Day in and day out, Times reporters use the passive voice to muddle responsibility for heinous acts committed by Republicans, find fault with “both sides,” and create false equivalencies between two parties, only one of which respects facts and the rule of law.

This weakness — this failure to rise to the occasion – is not a coincidence nor an accident. It is also not, despite the insistence of some on social media, because the institution is somehow rooting for Trump.

The fault lies with the Times’ selfish, smug, and self-destructive leadership. To be specific: New York Times publisher A.G. Sulzberger and editor Joe Kahn have made it abundantly clear time and again that they prize their so-called “journalistic independence” over any obligation to sound the alarm that electing Trump would be a disaster for the country.

And by “journalistic independence” they don’t mean the freedom to speak truth to power. They mean the freedom to triangulate between the two parties to occupy some sort of mythical middle, which they consider morally superior to “taking sides” in any kind of political battle – even one as unbalanced as this one.

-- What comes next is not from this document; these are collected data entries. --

[src/hdl/tld_pkg.sv]
`default_nettype none
// ----------------------------------------------------------------------------
// tld_pkg: shared types and constants of the tracking lock debouncer
// Mode and transition codes, register indexes, field widths and the
// configuration and result bundles passed between modules.
// ----------------------------------------------------------------------------
package tld_pkg;

  // Field widths
  localparam int FieldWidth      = 16;
  localparam int ModeWidth       = 2;
  localparam int TransWidth      = 2;
  localparam int CfgIndexWidth   = 3;
  localparam int InDataWidth     = 32;
  localparam int OutDataWidth    = 40;
  localparam int CountWidthDflt  = 16;

  // Channel modes
  localparam logic [ModeWidth-1:0] MODE_ACQ   = 2'd0;
  localparam logic [ModeWidth-1:0] MODE_CONF  = 2'd1;
  localparam logic [ModeWidth-1:0] MODE_TRACK = 2'd2;

  // Transition events
  localparam logic [TransWidth-1:0] TRANS_NONE      = 2'd0;
  localparam logic [TransWidth-1:0] TRANS_CONFIRMED = 2'd1;
  localparam logic [TransWidth-1:0] TRANS_TIMEOUT   = 2'd2;
  localparam logic [TransWidth-1:0] TRANS_LOST      = 2'd3;

  // Command codes
  localparam logic CMD_EVAL  = 1'b0;
  localparam logic CMD_START = 1'b1;

  // Register indexes
  localparam logic [CfgIndexWidth-1:0] REG_CARRIER_THR = 3'd0;
  localparam logic [CfgIndexWidth-1:0] REG_RATIO_TOL   = 3'd1;
  localparam logic [CfgIndexWidth-1:0] REG_CONFIRM     = 3'd2;
  localparam logic [CfgIndexWidth-1:0] REG_TIMEOUT     = 3'd3;
  localparam logic [CfgIndexWidth-1:0] REG_LOSS        = 3'd4;

  // Register reset values
  localparam logic [FieldWidth-1:0] CARRIER_THR_RST = 16'd26214;
  localparam logic [FieldWidth-1:0] RATIO_TOL_RST   = 16'd1024;
  localparam logic [FieldWidth-1:0] CONFIRM_RST     = 16'd10;
  localparam logic [FieldWidth-1:0] TIMEOUT_RST     = 16'd100;
  localparam logic [FieldWidth-1:0] LOSS_RST        = 16'd10;

  // 1.0 in Q4.12
  localparam logic [FieldWidth-1:0] RATIO_ONE = 16'd4096;

  typedef struct packed {
    logic signed [FieldWidth-1:0] carrier_threshold;
    logic [FieldWidth-1:0]        ratio_tolerance;
    logic [FieldWidth-1:0]        confirm_blocks;
    logic [FieldWidth-1:0]        timeout_blocks;
    logic [FieldWidth-1:0]        loss_blocks;
  } tld_cfg_t;

  typedef struct packed {
    logic [FieldWidth-1:0] loss_level;
    logic [FieldWidth-1:0] confirm_level;
    logic [TransWidth-1:0] transition;
    logic                  good_flag;
    logic [ModeWidth-1:0]  channel_mode;
  } tld_result_t;

endpackage
`default_nettype wire

[src/hdl/tracking_lock_debouncer.sv]
`default_nettype none
// ----------------------------------------------------------------------------
// tracking_lock_debouncer: lock state machine of one tracking channel
// Debounces per-block lock decisions into acquiring/confirming/tracking.
// ----------------------------------------------------------------------------
// Usage:
//   Input stream: in_tuser carries the command (0 evaluate, 1 start
//   confirming), in_tdata carries carrier_lock and code_ratio. Every input
//   transaction yields exactly one output transaction with mode, good flag,
//   transition event and the confirm and loss counter levels.
//   Configuration writes go through cfg_valid/cfg_index/cfg_data and are
//   always ready; write them only while no transaction is in flight.
//   A result passes from the input register through the criteria and
//   counter update into the output register, which drives out_tvalid.
//   Throughput is one transaction per cycle while out_tready stays high;
//   a new input is taken while the previous result is still held.
//   When out_tready is low the result holds, the input stage fills and
//   in_tready falls; flow resumes without loss once out_tready returns.
//   Reset (rst_n low, synchronous) empties both stages, restores register
//   defaults and puts the channel in acquiring with all counters at zero.
// ----------------------------------------------------------------------------
module tracking_lock_debouncer #(
  parameter int COUNT_WIDTH = tld_pkg::CountWidthDflt
) (
  input  wire logic                                 clk,
  input  wire logic                                 rst_n,
  // Input stream
  input  wire logic                                 in_tvalid,
  output logic                                      in_tready,
  input  wire logic [tld_pkg::InDataWidth-1:0]      in_tdata,  // [15:0] carrier_lock, [31:16] code_ratio
  input  wire logic                                 in_tuser,  // [0] cmd
  // Result stream
  output logic                                      out_tvalid,
  input  wire logic                                 out_tready,
  output logic [tld_pkg::OutDataWidth-1:0]          out_tdata, // [1:0] channel_mode, [2] good_flag,
                                                               // [4:3] transition, [20:5] confirm_level,
                                                               // [36:21] loss_level, [39:37] zero
  // Configuration
  input  wire logic                                 cfg_valid,
  output logic                                      cfg_ready,
  input  wire logic [tld_pkg::CfgIndexWidth-1:0]    cfg_index,
  input  wire logic [tld_pkg::FieldWidth-1:0]       cfg_data
);

  localparam int ResWidth = $bits(tld_pkg::tld_result_t);

  tld_pkg::tld_cfg_t    cfg;
  tld_pkg::tld_result_t result;

  logic                                  s1_valid_r;
  logic                                  s1_cmd_r;
  logic signed [tld_pkg::FieldWidth-1:0] s1_carrier_r;
  logic [tld_pkg::FieldWidth-1:0]        s1_ratio_r;
  logic                                  out_valid_r;
  tld_pkg::tld_result_t                  out_res_r;
  logic                                  advance;

  tld_cfg_regs u_cfg (
    .clk       (clk),
    .rst_n     (rst_n),
    .cfg_valid (cfg_valid),
    .cfg_ready (cfg_ready),
    .cfg_index (cfg_index),
    .cfg_data  (cfg_data),
    .cfg       (cfg)
  );

  // Input stage moves on when the output register is free or being drained
  assign advance   = s1_valid_r && (!out_valid_r || out_tready);
  assign in_tready = !s1_valid_r || advance;

  // Input register
  always_ff @(posedge clk) begin
    if (!rst_n) begin
      s1_valid_r <= 1'b0;
    end else if (in_tready) begin
      s1_valid_r <= in_tvalid;
    end
  end

  always_ff @(posedge clk) begin
    if (in_tready && in_tvalid) begin
      s1_cmd_r     <= in_tuser;
      s1_carrier_r <= in_tdata[tld_pkg::FieldWidth-1:0];
      s1_ratio_r   <= in_tdata[2*tld_pkg::FieldWidth-1:tld_pkg::FieldWidth];
    end
  end

  tld_lock_fsm #(
    .COUNT_WIDTH (COUNT_WIDTH)
  ) u_fsm (
    .clk          (clk),
    .rst_n        (rst_n),
    .step         (advance),
    .cmd          (s1_cmd_r),
    .carrier_lock (s1_carrier_r),
    .code_ratio   (s1_ratio_r),
    .cfg          (cfg),
    .result       (result)
  );

  // Output register
  always_ff @(posedge clk) begin
    if (!rst_n) begin
      out_valid_r <= 1'b0;
    end else if (advance) begin
      out_valid_r <= 1'b1;
    end else if (out_tready) begin
      out_valid_r <= 1'b0;
    end
  end

  always_ff @(posedge clk) begin
    if (advance) begin
      out_res_r <= result;
    end
  end

  assign out_tvalid = out_valid_r;
  assign out_tdata  = {{(tld_pkg::OutDataWidth-ResWidth){1'b0}}, out_res_r};

endmodule
`default_nettype wire

[src/hdl/tld_cfg_regs.sv]
`default_nettype none
// ----------------------------------------------------------------------------
// tld_cfg_regs: configuration register file
// Five 16-bit registers written through an indexed write channel.
// Writes to unknown indexes are accepted and dropped.
// ----------------------------------------------------------------------------
module tld_cfg_regs (
  input  wire logic                                  clk,
  input  wire logic                                  rst_n,
  input  wire logic                                  cfg_valid,
  output logic                                       cfg_ready,
  input  wire logic [tld_pkg::CfgIndexWidth-1:0]     cfg_index,
  input  wire logic [tld_pkg::FieldWidth-1:0]        cfg_data,
  output tld_pkg::tld_cfg_t                          cfg
);

  tld_pkg::tld_cfg_t cfg_r;

  assign cfg_ready = 1'b1;
  assign cfg       = cfg_r;

  // Register writes
  always_ff @(posedge clk) begin
    if (!rst_n) begin
      cfg_r.carrier_threshold <= tld_pkg::CARRIER_THR_RST;
      cfg_r.ratio_tolerance   <= tld_pkg::RATIO_TOL_RST;
      cfg_r.confirm_blocks    <= tld_pkg::CONFIRM_RST;
      cfg_r.timeout_blocks    <= tld_pkg::TIMEOUT_RST;
      cfg_r.loss_blocks       <= tld_pkg::LOSS_RST;
    end else if (cfg_valid) begin
      unique case (cfg_index)
        tld_pkg::REG_CARRIER_THR: cfg_r.carrier_threshold <= cfg_data;
        tld_pkg::REG_RATIO_TOL:   cfg_r.ratio_tolerance   <= cfg_data;
        tld_pkg::REG_CONFIRM:     cfg_r.confirm_blocks    <= cfg_data;
        tld_pkg::REG_TIMEOUT:     cfg_r.timeout_blocks    <= cfg_data;
        tld_pkg::REG_LOSS:        cfg_r.loss_blocks       <= cfg_data;
        default: ;
      endcase
    end
  end

endmodule
`default_nettype wire

[src/hdl/tld_lock_fsm.sv]
`default_nettype none
// ----------------------------------------------------------------------------
// tld_lock_fsm: lock criteria and channel state machine
// Evaluates one block per step strobe, updates mode and the saturating
// confirm, loss and elapsed counters, and presents the step's result.
// ----------------------------------------------------------------------------
module tld_lock_fsm #(
  parameter int COUNT_WIDTH = tld_pkg::CountWidthDflt
) (
  input  wire logic                                 clk,
  input  wire logic                                 rst_n,
  input  wire logic                                 step,
  input  wire logic                                 cmd,
  input  wire logic signed [tld_pkg::FieldWidth-1:0] carrier_lock,
  input  wire logic [tld_pkg::FieldWidth-1:0]       code_ratio,
  input  wire tld_pkg::tld_cfg_t                    cfg,
  output tld_pkg::tld_result_t                      result
);

  // Compare width covers both counters and 16-bit limits
  localparam int CmpWidth = (COUNT_WIDTH > tld_pkg::FieldWidth) ?
                            COUNT_WIDTH : tld_pkg::FieldWidth;

  logic [tld_pkg::ModeWidth-1:0] mode_r, mode_nxt;
  logic [COUNT_WIDTH-1:0]        confirm_r, confirm_nxt;
  logic [COUNT_WIDTH-1:0]        loss_r, loss_nxt;
  logic [COUNT_WIDTH-1:0]        elapsed_r, elapsed_nxt;

  logic [tld_pkg::FieldWidth-1:0] ratio_dist;
  logic                           good;
  logic [tld_pkg::TransWidth-1:0] trans;
  logic                           good_out;
  logic [CmpWidth-1:0]            confirm_ext;
  logic [CmpWidth-1:0]            loss_ext;

  function automatic logic [COUNT_WIDTH-1:0] sat_up(input logic [COUNT_WIDTH-1:0] c);
    sat_up = (&c) ? c : c + 1'b1;
  endfunction

  function automatic logic [COUNT_WIDTH-1:0] sat_down(input logic [COUNT_WIDTH-1:0] c);
    sat_down = (c == '0) ? c : c - 1'b1;
  endfunction

  // Lock criteria: carrier at or above threshold, ratio within tolerance of 1.0
  always_comb begin
    ratio_dist = (code_ratio >= tld_pkg::RATIO_ONE) ? code_ratio - tld_pkg::RATIO_ONE
                                                    : tld_pkg::RATIO_ONE - code_ratio;
    good = (carrier_lock >= cfg.carrier_threshold) &&
           (ratio_dist <= cfg.ratio_tolerance);
  end

  // Next state
  always_comb begin
    mode_nxt    = mode_r;
    confirm_nxt = confirm_r;
    loss_nxt    = loss_r;
    elapsed_nxt = elapsed_r;
    trans       = tld_pkg::TRANS_NONE;
    good_out    = good;
    if (cmd == tld_pkg::CMD_START) begin
      mode_nxt    = tld_pkg::MODE_CONF;
      confirm_nxt = '0;
      loss_nxt    = '0;
      elapsed_nxt = '0;
      good_out    = 1'b0;
    end else begin
      unique case (mode_r)
        tld_pkg::MODE_CONF: begin
          confirm_nxt = good ? sat_up(confirm_r) : sat_down(confirm_r);
          elapsed_nxt = sat_up(elapsed_r);
          // Confirmation wins over timeout
          if (CmpWidth'(confirm_nxt) >= CmpWidth'(cfg.confirm_blocks)) begin
            loss_nxt = '0;
            mode_nxt = tld_pkg::MODE_TRACK;
            trans    = tld_pkg::TRANS_CONFIRMED;
          end else if (CmpWidth'(elapsed_nxt) >= CmpWidth'(cfg.timeout_blocks)) begin
            mode_nxt = tld_pkg::MODE_ACQ;
            trans    = tld_pkg::TRANS_TIMEOUT;
          end
        end
        tld_pkg::MODE_TRACK: begin
          loss_nxt = good ? sat_down(loss_r) : sat_up(loss_r);
          if (CmpWidth'(loss_nxt) >= CmpWidth'(cfg.loss_blocks)) begin
            mode_nxt = tld_pkg::MODE_ACQ;
            trans    = tld_pkg::TRANS_LOST;
          end
        end
        default: ; // acquiring holds
      endcase
    end
  end

  // State registers
  always_ff @(posedge clk) begin
    if (!rst_n) begin
      mode_r    <= tld_pkg::MODE_ACQ;
      confirm_r <= '0;
      loss_r    <= '0;
      elapsed_r <= '0;
    end else if (step) begin
      mode_r    <= mode_nxt;
      confirm_r <= confirm_nxt;
      loss_r    <= loss_nxt;
      elapsed_r <= elapsed_nxt;
    end
  end

  // Result: levels carry the low 16 bits of the counters
  always_comb begin
    confirm_ext          = CmpWidth'(confirm_nxt);
    loss_ext             = CmpWidth'(loss_nxt);
    result.channel_mode  = mode_nxt;
    result.good_flag     = good_out;
    result.transition    = trans;
    result.confirm_level = confirm_ext[tld_pkg::FieldWidth-1:0];
    result.loss_level    = loss_ext[tld_pkg::FieldWidth-1:0];
  end

endmodule
`default_nettype wire

[config.mk]
export PLATFORM = sky130hd
export DESIGN_NAME = tracking_lock_debouncer
export DESIGN_NICKNAME = d
export VERILOG_FILES = /design/src/hdl/tld_pkg.sv /design/src/hdl/tracking_lock_debouncer.sv /design/src/hdl/tld_cfg_regs.sv /design/src/hdl/tld_lock_fsm.sv
export SDC_FILE = /design/constraint.sdc
export NUM_CORES = 1
export LEC_CHECK = 0
export ABC_AREA = 1
export BUFFER_PORTS_ARGS = -buffer_cell sky130_fd_sc_hd__buf_2
export CORE_UTILIZATION = 23
export CTS_BUF_LIST = sky130_fd_sc_hd__clkbuf_8 sky130_fd_sc_hd__clkbuf_16
export DETAILED_ROUTE_END_ITERATION = 8
export PLACE_DENSITY = 0.47
export SLEW_MARGIN = 25
export SYNTH_ARGS = -nofsm -noshare
export SYNTH_HDL_FRONTEND = slang
export SYNTH_SLANG_ARGS = --single-unit
[constraint.sdc]
create_clock -name clk -period 6.3 [get_ports clk]
set_input_delay 1.26 -clock clk [delete_from_list [all_inputs] [get_ports clk]]
set_output_delay 1.26 -clock clk [all_outputs]
set_load 0.03 [all_outputs]
Word level (Yosys, flattened, before mapping)
Index checks and enable logic that the tools add are counted.

word-level totals
  word-level logic and storage cells = 85
  register bits = 202

operators by class
  magnitude comparators = 6
  mux-type cells = 26
  equal/unequal tests = 6
  add/subtract/negate cells = 7
  reduce and logical (&&, ||, !) cells = 21

operators with widths
  kind                      number
  $mux W16                  14
  $ge A16 B16 Y1            4
  $add A16 B1 Y16 const B   3
  $reduce_and A16 Y1        3
  $logic_not A16 Y1         2
  $pmux W16 S2              1
  $sub A16 B1 Y16 const B   2
  $ge A16 B13 Y1 const B    1
  $le A16 B16 Y1            1
  $sub A13 B16 Y16 const A  1
  $sub A16 B13 Y16 const B  1
  $mux W2                   7
  $reduce_and A2 Y1         6
  $pmux W2 S2               2
  $eq A3 B2 Y1 const B      2
  $reduce_bool A2 Y1        2
  $eq A3 B1 Y1 const B      1
  $eq A3 B3 Y1 const B      1
  $logic_and A1 B1 Y1       3
  $logic_not A3 Y1          1
  $eq A2 B1 Y1 const B      1
  $eq A2 B2 Y1 const B      1
  $logic_not A1 Y1          2
  $logic_or A1 B1 Y1        2
  $mux W1                   2

Depth between registers and ports, before layout
Gate-level depths: netlist of the first run.

  word-level depth = 9
  depth in mapped cells = 40
  gate-level depth less buffers = 39

By module
From an unflattened synthesis of the first run, not the netlist that was laid out.

second synthesis, totals
  cells, all modules = 1916
  area, all modules = 13359.1 um^2

modules (own cells, without submodules)
  module                   area an instance (um^2)  seq. area each (um^2)  instances  cells each
  tld_lock_fsm             7917.6                   1001.0                 1          1376
  tld_cfg_regs             3218.1                   1601.5                 1          453
  tracking_lock_debouncer  2223.4                   2142.1                 1          87

Worst setup path after synthesis of the first run
OpenSTA, ideal clock, no wires.

  path type = register to register
  from = reg s1_ratio_r[0] in the netlist's numbering
  to = reg out_res_r (netlist bit out_tdata[36]), data pin
  arrival = 4.480 ns
  setup slack = 1.568 ns
  cell stages (with the launch flop) = 39
  path buffers = 2
  data required time = 6.048 ns
  cells stage by stage = edfxtp_1 inv_1 ha_1 nand2_1 nor3_2 nand2_2 nor2_2 nand3_2 o21ai_2 inv_2 nand2_8 nor2_1 a21oi_2 xnor2_1 ha_1 a21oi_1 nor2_1 nor3_1 [... 3 more ...] nand2_1 clkbuf_1 nand4_1 nand2_1 inv_1 ha_1 nand2_1 inv_1 nand3_1 nor3_1 nand3_1 nand3_1 clkbuf_1 o21ai_0 inv_1 nand2_1 nand2_1 inv_1

RTL lines
  what                    line                            RTL
  start, declared         tracking_lock_debouncer.sv:53   logic [tld_pkg::FieldWidth-1:0] s1_ratio_r;
  start signal, assigned  tracking_lock_debouncer.sv:85   s1_ratio_r <= in_tdata[2*tld_pkg::FieldWidth-1:tld_pkg::FieldWidth];
  end signal, assigned    tracking_lock_debouncer.sv:115  out_res_r <= result;
  end, declared           tracking_lock_debouncer.sv:55   tld_pkg::tld_result_t out_res_r;

==> results_dict.tcl, run 1 <==
set metrics [dict create \
    status "completed" \
    antenna_found_initial 0 \
    cts-root-buf "clkbuf_16" \
    syn_area_um2 12700 \
    finalNetCount 1942 \
    drt-pass1-iter-count 7 \
    drt_wl_total_um 38200 \
    drt_iter0_markers 701 \
    final.setup_skew_ps 11.8 \
    hold_viol 0 \
    synth.avg_cell_area_um2 7.28 \
    cts_max_path_buffers 3 \
    critical-path-slowest-cell "edfxtp_1" \
    cts_resized 0 \
    tritoncts_num_sinks 202 \
    die_area_um2 56000 \
    synth_compound_area_share_pct 15.5 \
    fin_setup_tns_ps 0 \
    end_kind "register" \
    pre_cts_slack_ps 909 \
    port_buffers 95 \
    wl_per_cell_um 15.2 \
    place_hpwl_um 28200 \
    ys_types 49 \
    core-area_um2 54100 \
    start_util_pct 23.4 \
    slowest_delay_ps 400 \
    slew_violations 0 \
    worst_path_most_repeated_cell "nand2_1" \
    place_congestion 0.908 \
    cts_buffers 26 \
    chipWidth_um 237 \
    h-tree-depth 1 \
    synth_cells 1738 \
    grt_pass1_vias 10800 \
    drive_above_1_share_pct 10.7 \
    grt.total_usage_pct 13.6 \
    placed_area_um2 13700 \
    grt_overflow 0 \
    p_per_area_nw_per_um2 260 \
    synth_top_family_by_area "simple AND/OR/NAND/NOR gates" \
    cts_tree "yes" \
    p_leak_nw 6.43 \
    synth_fa_ha_area_share_pct 9.00 \
    maxCapViolCount 0 \
    post_cts_buffers 0 \
    finalCritPeriodShare_pct 85.9 \
    post-route-util_pct 27.0 \
    ys_ff_latch 202 \
    peakVddDrop_mv 0.199 \
    core.rowCount 85 \
    cp-start-kind "register" \
    die_h_um 237 \
    grt_first_pass_wirelength_um 60500 \
    clk_pin_slew_ps 60 \
    worstSkewPairLatency_ps 550 \
    synthMuxAreaShare_pct 0.0791 \
    hp-class "reg -> reg" \
    diodes 0 \
    synth_xor_area_share_pct 3.39 \
    synthSimpleGateAreaFrac_pct 23.8 \
    drc_errors 0 \
    ant_nets 0 \
    vias 11300 \
    crit_required_ps 6610 \
    yosys_warnings 0 \
    hold_buffers 0 \
    grt_max_degree 96 \
    rsz0062_at_grt "false" \
    stdcell_area_um2 14600 \
    ys_seq_area_share_pct 37.5 \
    worst_pin_slew_ps 948 \
    crit_arrival_ps 5720 \
    cp_max_fo 20 \
    maxSlewHeadroom_pct 36.3 \
    fmax_mhz 185 \
    area_delta_synth_final_pct 15.5 \
    via_per_inst 4.49 \
    setup_viol 0 \
    worst-setup-path-type "reg -> reg" \
    io_pins 100 \
    period_minus_slack_ps 5410 \
    setup_slack_ps 890 \
]
metrics by stage:
stage / power [mW] / instances / hold WS [ps]
3_3_place_gp: 2.30 / 2462 / 449
2_1_floorplan: 2.07 / 1740 / 435
3_5_place_dp: 2.31 / 2462 / 455
4_1_cts: 3.86 / 2510 / 463
5_1_grt: 4.02 / 2510 / 472
6_report: 3.79 / 2510 / 461
final timing paths:
path	slack (ps)	end	cells past startpoint	startpoint
worst min register to register	460	u_cfg.cfg[79]	2	u_cfg.cfg[79]
worst max-delay path	890	out_tdata[23]	39	s1_ratio_r[1]
worst min-delay path	460	u_cfg.cfg[79]	2	u_cfg.cfg[79]
worst max register to register	890	out_tdata[23]	39	s1_ratio_r[1]
state kept, by name, indices dropped and copies added, names as in the netlist:
| register | cells |
|---|---|
| out_tdata | 37 |
| out_tvalid | 1 |
| s1_carrier_r | 16 |
| s1_cmd_r | 1 |
| s1_ratio_r | 16 |
| s1_valid_r | 1 |
| u_cfg.cfg | 80 |
| u_fsm.confirm_r | 16 |
| u_fsm.elapsed_r | 16 |
| u_fsm.loss_r | 16 |
| u_fsm.mode_r | 2 |
synthesized netlist by cell type, drive strengths merged:
cell / n / share of area, %
nand2: 353 / 11
inv: 259 / 7.7
a21boi: 2 / 0.12
nor3: 40 / 1.8
nand4: 30 / 1.5
or2: 6 / 0.32
xnor2: 11 / 0.76
edfxtp: 70 / 17
conb: 2 / 0.059
ha: 91 / 9.0
xor2: 38 / 2.6
o211ai: 16 / 0.95
o22ai: 4 / 0.20
buf: 33 / 1.5
dfxtp: 132 / 21
a22o: 1 / 0.069
a21o: 3 / 0.18
a31oi: 4 / 0.20
nor4: 5 / 0.30
a31o: 1 / 0.069
mux2i: 1 / 0.079
clkinv: 1 / 0.030
o31ai: 1 / 0.059
o21ai: 152 / 6.0
o21a: 2 / 0.12
clkbuf: 44 / 1.3
a21oi: 187 / 7.5
nand3: 113 / 4.6
and2: 13 / 0.64
nor2: 123 / 3.9
power by group:
part	internal, mW	leakage, nW	switching (mW)
logic	0.266	4.21	0.544
registers	1.42	1.75	0.0528
clock network	0.922	0.461	0.592
critical path: cells and delay by family (launching register included):
family | cells | cell delay [ps]
simple gates | 23 | 2470
buf+inv | 8 | 910
fa+ha+maj | 3 | 690
compound gates | 4 | 560
flops | 1 | 400
xor+xnor | 1 | 130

Kahn gave away the game in a recent interview with NPR. “In people’s minds, there’s very little neutral middle ground,” he said. “In our mind, it is the ground that we are determined to occupy.”

But the “people” are right about this one. There is no middle ground between the two parties these days. And there’s certainly no middle ground between truth and lies.

Kahn’s resistance to sounding the alarm is shared by none other than his boss, the Times’ publisher. Sulzberger has said quite definitively that he doesn’t think that’s something the Times should be doing. “I see no lack of passionate, morally confident actors sounding the alarm,” Sulzberger said in a speech this past spring.  “Indeed, the alarm seems so loud and so constant that much of the public has by now put in earplugs.”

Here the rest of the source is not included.